§ THE DATA:
<<<<
From an optimization exercise on the open Yosys and OpenROAD flow, aimed at small area; shortcuts taken in it are not production practice. The RTL was checked by simulation tests, not by an equivalence proof against the original design. Power and IR drop assume default switching activity.

Setup of build 25:
==> flow/design.v <==
module zz_extract (
    input  wire        clk,
    input  wire        rst,
    input  wire        reg_valid,
    input  wire        reg_we,
    input  wire [7:0]  reg_addr,
    input  wire [31:0] reg_wdata,
    output wire [31:0] reg_rdata,
    output wire        coef_req,
    output wire [15:0] coef_row,
    output wire [15:0] coef_col,
    input  wire [15:0] coef_rdata,
    output wire        pay_we,
    output wire [31:0] pay_addr,
    output reg  [7:0]  pay_wdata
);
    reg [1:0]  ph;
    wire busy = ph[0];
    wire scan = ph == 2'b01;
    wire done = ph == 2'b10;
    reg [15:0] grid_h, grid_w;
    reg [12:0] by, bx;           
    reg [2:0]  r, c;             
    reg        vq;               
    reg        hok;              
    reg        drain;            
    reg [28:0] cb;
    reg [2:0]  j;
    reg [31:0] len;
    reg [7:1]  acc;              
    reg [5:0]  sel;              
    wire eqy      = (by == grid_h[15:3]);
    wire eqx      = (bx == grid_w[15:3]);
    wire rowok    = !eqy || (r < grid_h[2:0]);
    wire colok    = !eqx || (c < grid_w[2:0]);
    wire rowempty = eqy && (grid_h[2:0] == 3'd0);
    wire colempty = eqx && (grid_w[2:0] == 3'd0);
    wire blk_end  = (r == 3'd7 && c == 3'd7) || rowempty || colempty;
    wire finish   = rowempty ||
                    (blk_end && eqx && (eqy || (colempty && bx == 13'd0)));
    assign coef_req = scan && rowok && colok;
    assign coef_row = {by, r};
    assign coef_col = {bx, c};
    reg [2:0] r_n, c_n;
    always @(*) begin
        r_n = r;
        c_n = c;
        if (!(r[0] ^ c[0])) begin
            if (c == 3'd7)      r_n = r + 3'd1;
            else if (r == 3'd0) c_n = c + 3'd1;
            else begin          r_n = r - 3'd1; c_n = c + 3'd1; end
        end else begin
            if (r == 3'd7)      c_n = c + 3'd1;
            else if (c == 3'd0) r_n = r + 3'd1;
            else begin          r_n = r + 3'd1; c_n = c - 3'd1; end
        end
    end
    wire [12:0] bxi, byi;
    wire [13:0] bxc, byc;
    assign bxc[0] = 1'b1;
    assign byc[0] = 1'b1;
    genvar g;
    generate
        for (g = 0; g < 13; g = g + 1) begin : g_binc
            assign bxi[g]   = bx[g] ^ bxc[g];
            assign bxc[g+1] = bx[g] & bxc[g];
            assign byi[g]   = by[g] ^ byc[g];
            assign byc[g+1] = by[g] & byc[g];
        end
    endgenerate
    wire usable = !((coef_rdata[15:1] == 15'd0) || (&coef_rdata));
    wire bitv   = coef_rdata[0];
    wire take   = vq && usable;
    wire eqlen  = ({3'd0, cb} == len);
    wire full   = drain || eqlen;           
    wire a0 = busy || (sel[4] && j != 3'd0);
    wire a2 = !busy && sel[5] && hok;
    wire [28:0] sum;
    wire [3:0]  cy;
    assign sum[0] = cb[0] ^ a0;
    assign cy[1]  = cb[0] & a0;
    assign sum[1] = cb[1] ^ cy[1];
    assign cy[2]  = cb[1] & cy[1];
    assign sum[2] = cb[2] ^ cy[2] ^ a2;
    assign cy[3]  = (cb[2] & cy[2]) | (cb[2] & a2) | (cy[2] & a2);
    wire [29:3] cr;
    assign cr[3] = cy[3];
    generate
        for (g = 3; g < 29; g = g + 1) begin : g_sum
            assign sum[g] = cb[g] ^ cr[g];
            if (g == 15) begin : g_skip
                assign cr[16] = cy[3] & (&cb[15:3]);
            end else begin : g_rip
                assign cr[g+1] = cb[g] & cr[g];
            end
        end
    endgenerate
    assign pay_we   = take && hok && !full;
    assign pay_addr = {3'd0, cb};
    integer i;
    always @(*) begin
        pay_wdata[0] = 1'b0;
        for (i = 1; i < 8; i = i + 1)
            pay_wdata[i] = acc[i];
        for (i = 0; i < 8; i = i + 1)
            if (j == 3'd7 - i) pay_wdata[i] = bitv;
    end
    wire host_wr   = reg_valid && reg_we && !busy;
    wire wr_ctrl   = host_wr && reg_addr == 8'h00;
    wire cmd_start = wr_ctrl && reg_wdata[0];
    wire op_init   = wr_ctrl && (reg_wdata[0] || reg_wdata[1]);
    wire a_ok   = reg_addr[7:5] == 3'd0 && reg_addr[1:0] == 2'd0;
    wire a_olen = a_ok && reg_addr[4:2] == 3'd5;
    wire under  = hok && !full;
    wire [8:0] status = {done && !hok, 3'd0, hok, !busy && under,
                         done && !hok, done, busy};
    assign reg_rdata = ({32{sel[0]}} & {23'd0, status})
                     | ({32{sel[1]}} & {16'd0, grid_h})
                     | ({32{sel[2]}} & {16'd0, grid_w})
                     | ({32{sel[3]}} & len)
                     | ({32{sel[4]}} & {3'd0, sum})
                     | ({32{sel[5]}} & {sum, j});
    always @(posedge clk) begin
        sel[0] <= a_ok && reg_addr[4:2] == 3'd1;
        sel[1] <= a_ok && reg_addr[4:2] == 3'd2;
        sel[2] <= a_ok && reg_addr[4:2] == 3'd3;
        sel[3] <= a_ok && reg_addr[4:2] == 3'd4 || a_olen && hok && full;
        sel[4] <= a_olen && under;
        sel[5] <= a_ok && reg_addr[4:2] == 3'd6;
        if (take && (j == 3'd7 || !hok))
            acc <= 7'd0;
        else
            acc[7 - j] <= bitv;
        vq <= coef_req && !rst;
        if (rst) begin
            ph     <= 2'b00;
            grid_h <= 16'd0;
            grid_w <= 16'd0;
        end else begin
            if (host_wr && reg_addr == 8'h08) grid_h <= reg_wdata[15:0];
            if (host_wr && reg_addr == 8'h0C) grid_w <= reg_wdata[15:0];
            if (op_init)
                ph <= cmd_start ? 2'b01 : 2'b00;
            else if (ph == 2'b11)
                ph <= 2'b10;
            else if (scan && finish)
                ph <= 2'b11;
        end
        if (!scan || blk_end) begin
            r <= 3'd0;
            c <= 3'd1;
        end else begin
            r <= r_n;
            c <= c_n;
        end
        if (!scan) begin
            by <= 13'd0;
            bx <= 13'd0;
        end else if (blk_end) begin
            if (eqx) begin
                bx <= 13'd0;
                by <= byi;
            end else begin
                bx <= bxi;
            end
        end
        if (rst || op_init) begin
            hok   <= 1'b0;
            drain <= 1'b0;
            cb    <= 29'd0;
            j     <= 3'd0;
            len   <= 32'd0;
        end else begin
            if (hok && eqlen) drain <= 1'b1;
            if (take) begin
                if (!hok) len <= {len[30:0], bitv};
                if (!hok && cb[1:0] == 2'b11 && j == 3'd7) begin
                    hok <= 1'b1;
                    cb  <= 29'd0;
                    j   <= 3'd0;
                end else begin
                    j <= j + 3'd1;
                    if (j == 3'd7) cb <= sum;
                end
            end
        end
    end
endmodule
clock: 8.5 ns
lec_check: 0
cap_margin: 20
core_margin: 2
core_utilization: 40
cts_buf_list: sky130_fd_sc_hd__clkbuf_4
slew_margin: 20
standard.sh (not shown) runs the stock make flow with config.mk's settings and CLKGATE_MAP_FILE= SYNTH_SCRIPT=/design/flow/synth_recipe.tcl, a recipe that flattens the netlist after the stock synthesis.
==> flow/flow/run.sh <==
#!/bin/bash
# Layout flow: the standard ORFS flow (standard synthesis unchanged),
# with two placement/CTS choices made through ORFS's own variables:
#  - port buffers use the smallest buffer cell (buf_1) instead of the
#    default clkdlybuf4s50_1; every input and output port is still buffered;
#  - clock tree built from clkbuf_4 cells, without dummy load cells.
# The full output of the flow goes to flow_standard.log in the work folder;
# ORFS keeps per-step logs under orfs/logs.
set -euo pipefail
export BUFFER_PORTS_ARGS="-buffer_cell sky130_fd_sc_hd__buf_1"
export CTS_ARGS="-sink_clustering_enable -repair_clock_nets -buf_list sky130_fd_sc_hd__clkbuf_4 -sink_clustering_levels 2 -dont_use_dummy_load"
bash standard.sh > flow_standard.log 2>&1
## Diff of input files: build 49 against build 25
diff --git a/flow/flow/run.sh b/flow/flow/run.sh
--- a/flow/flow/run.sh
+++ b/flow/flow/run.sh
@@ -10,3 +10,3 @@
 export BUFFER_PORTS_ARGS="-buffer_cell sky130_fd_sc_hd__buf_1"
-export CTS_ARGS="-sink_clustering_enable -repair_clock_nets -buf_list sky130_fd_sc_hd__clkbuf_4 -sink_clustering_levels 2 -dont_use_dummy_load"
+export CTS_ARGS="-sink_clustering_enable -repair_clock_nets -buf_list sky130_fd_sc_hd__clkbuf_4 -sink_buffer_max_cap_derate 0.6 -sink_clustering_max_diameter 40 -dont_use_dummy_load"
 bash standard.sh > flow_standard.log 2>&1
Findings:
As far as number of cells upsized or downsized after cts is concerned, build 25 and build 49 perform about the same. Re routed metal-1 wirelength: no difference whatsoever between build 49 and build 25. Diff build 49..build 25 | combinational power share | negligible. As far as area used by sequential logic in the layout is concerned, build 25 and build 49 perform about the same.
Input-level comparison between build 27 and build 49:
diff --git a/flow/flow/run.sh b/flow/flow/run.sh
--- a/flow/flow/run.sh
+++ b/flow/flow/run.sh
@@ -10,3 +10,3 @@
 export BUFFER_PORTS_ARGS="-buffer_cell sky130_fd_sc_hd__buf_1"
-export CTS_ARGS="-sink_clustering_enable -repair_clock_nets -buf_list sky130_fd_sc_hd__clkbuf_4 -sink_buffer_max_cap_derate 0.6 -sink_clustering_max_diameter 40 -dont_use_dummy_load"
+export CTS_ARGS="-sink_clustering_enable -repair_clock_nets -buf_list sky130_fd_sc_hd__clkbuf_4 -sink_buffer_max_cap_derate 0.3 -dont_use_dummy_load"
 bash standard.sh > flow_standard.log 2>&1
[summary]
- From build 27 to build 49, global-route wire length before repair did not move at all.
- Count of cell instances traversed by the critical path came out exactly the same in build 27 and build 49.
- In terms of combinational power, build 49 and build 27 differ only marginally.
- Diff build 49..build 27 | wire length | unchanged
- As far as post-route fraction of the period consumed by the critical path goes, build 27 and build 49 are indistinguishable; the numbers are identical.
- Die area came out exactly the same in build 27 and build 49.
diff inputs: build 27 => build 42
diff --git a/flow/flow/run.sh b/flow/flow/run.sh
--- a/flow/flow/run.sh
+++ b/flow/flow/run.sh
@@ -10,3 +10,3 @@
 export BUFFER_PORTS_ARGS="-buffer_cell sky130_fd_sc_hd__buf_1"
-export CTS_ARGS="-sink_clustering_enable -repair_clock_nets -buf_list sky130_fd_sc_hd__clkbuf_4 -sink_buffer_max_cap_derate 0.3 -dont_use_dummy_load"
+export CTS_ARGS="-sink_clustering_enable -repair_clock_nets -buf_list sky130_fd_sc_hd__clkbuf_4 -sink_buffer_max_cap_derate 0.4 -dont_use_dummy_load"
 bash standard.sh > flow_standard.log 2>&1
Results
As far as power goes, build 27 and build 42 are indistinguishable; the numbers are identical. In terms of area of combinational cells with multiple inputs, build 42 and build 27 differ only marginally. As far as worst-margin pin slew goes, build 42 and build 27 are indistinguishable; the numbers are identical. Build 42 against build 27: global-route wire length before repair essentially unchanged, full die area roughly the same, clock period minus final worst setup slack held steady. Build 42 vs. build 27: layout buffer count excluding clock buffers barely changed; number of flip-flops and latches barely changed; maximum number of pins on one net before global-route repair barely changed; count of final setup violators barely changed. As far as final antenna-violating net count goes, build 27 and build 42 are indistinguishable; the numbers are identical.
diff inputs: build 42 => build 89
diff --git a/flow/flow/run.sh b/flow/flow/run.sh
--- a/flow/flow/run.sh
+++ b/flow/flow/run.sh
@@ -10,3 +10,3 @@
 export BUFFER_PORTS_ARGS="-buffer_cell sky130_fd_sc_hd__buf_1"
-export CTS_ARGS="-sink_clustering_enable -repair_clock_nets -buf_list sky130_fd_sc_hd__clkbuf_4 -sink_buffer_max_cap_derate 0.4 -dont_use_dummy_load"
+export CTS_ARGS="-sink_clustering_enable -repair_clock_nets -buf_list sky130_fd_sc_hd__clkbuf_4 -sink_buffer_max_cap_derate 0.6 -root_buf sky130_fd_sc_hd__clkbuf_8 -dont_use_dummy_load"
 bash standard.sh > flow_standard.log 2>&1
==> comparison <==
NOTE: overall power of the completed layout in build 89 exceeds that of build 42
On global-route wire length before repair, build 89 and build 42 are basically level.
Measured against each other, build 89 and build 42 differ in post-route fraction of the period consumed by the critical path, the higher figure coming from build 42.
Between build 89 and build 42, the via count is lower for build 42.
--- input diff build 89..build 91 ---
- PLACE_DENSITY: unset -> 0.85
diff --git a/flow/flow/run.sh b/flow/flow/run.sh
--- a/flow/flow/run.sh
+++ b/flow/flow/run.sh
@@ -10,3 +10,3 @@
 export BUFFER_PORTS_ARGS="-buffer_cell sky130_fd_sc_hd__buf_1"
-export CTS_ARGS="-sink_clustering_enable -repair_clock_nets -buf_list sky130_fd_sc_hd__clkbuf_4 -sink_buffer_max_cap_derate 0.6 -root_buf sky130_fd_sc_hd__clkbuf_8 -dont_use_dummy_load"
+export CTS_ARGS="-sink_clustering_enable -repair_clock_nets -buf_list sky130_fd_sc_hd__clkbuf_4 -sink_buffer_max_cap_derate 0.6 -dont_use_dummy_load"
 bash standard.sh > flow_standard.log 2>&1
Results
Comparing build 89 and build 91, the higher wire length of the first global-routing pass was measured on build 89.
As far as area occupied by multi-input gates is concerned, build 91 and build 89 perform about the same.
When build 91 is set beside build 89, its via count normalized by instance count turns out to be 0.31 larger.
Delta (build 91 minus build 89): setup slack at placement higher, worst-case hold slack increased by 0.0068 ns relative to the old numbers.
Number of filler instances in the final layout shrinks by a few percent when moving from build 89 to build 91.
Against build 89, total length of routed met2 wires in build 91 fell by a few percent.
Build 91 completed; timing, DRC and antenna clean
Build 89 has a lower number of global-route vias before repair than build 91.

==> separate check: timing with driven ports <==
No port has a modelled driver above. Below, the same layouts with a new extraction and two added sets of constraints. Step 1 (the two cells are an assumption about what drives the block):
set clk [get_ports {clk}]
set_driving_cell -lib_cell sky130_fd_sc_hd__clkbuf_16 $clk
set_driving_cell -lib_cell sky130_fd_sc_hd__buf_2 [delete_from_list [all_inputs] $clk]
Step 2 adds t to the input delays and takes it off the output delays; t is the mean of the earliest and latest rising clock arrival at the registers after step 1. Input paths then give back, and output paths get back, about the clock's delay inside the block. Slacks: ideal / step 1 / step 2; pairs: ideal / step 1.
run	t (ns)	setup slack, ns	worst setup path after step 2	slew at the worst register clock pin (ns)	worst slew at a driven data input, ns
build 25	0.577	1.227 / 1.190 / 1.766	register to output	0.12 / 0.12	0.06
build 49	0.577	1.227 / 1.190 / 1.766	register to output	0.12 / 0.12	0.06
build 27	0.577	1.227 / 1.190 / 1.766	register to output	0.12 / 0.12	0.06
build 42	0.577	1.227 / 1.190 / 1.766	register to output	0.12 / 0.12	0.06
build 89	0.464	1.341 / 1.300 / 1.764	register to output	0.12 / 0.12	0.06
build 91	0.573	1.339 / 1.304 / 1.877	register to output	0.12 / 0.12	0.05
After both steps setup and hold are still met in every run listed.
>>>>
§ ACTIVITY: Transcribe the material exactly, stopping after the "(bx == grid_w[15:3]);" line.

§ SOLVED EXERCISE:
From an optimization exercise on the open Yosys and OpenROAD flow, aimed at small area; shortcuts taken in it are not production practice. The RTL was checked by simulation tests, not by an equivalence proof against the original design. Power and IR drop assume default switching activity.

Setup of build 25:
==> flow/design.v <==
module zz_extract (
    input  wire        clk,
    input  wire        rst,
    input  wire        reg_valid,
    input  wire        reg_we,
    input  wire [7:0]  reg_addr,
    input  wire [31:0] reg_wdata,
    output wire [31:0] reg_rdata,
    output wire        coef_req,
    output wire [15:0] coef_row,
    output wire [15:0] coef_col,
    input  wire [15:0] coef_rdata,
    output wire        pay_we,
    output wire [31:0] pay_addr,
    output reg  [7:0]  pay_wdata
);
    reg [1:0]  ph;
    wire busy = ph[0];
    wire scan = ph == 2'b01;
    wire done = ph == 2'b10;
    reg [15:0] grid_h, grid_w;
    reg [12:0] by, bx;           
    reg [2:0]  r, c;             
    reg        vq;               
    reg        hok;              
    reg        drain;            
    reg [28:0] cb;
    reg [2:0]  j;
    reg [31:0] len;
    reg [7:1]  acc;              
    reg [5:0]  sel;              
    wire eqy      = (by == grid_h[15:3]);
    wire eqx      = (bx == grid_w[15:3]);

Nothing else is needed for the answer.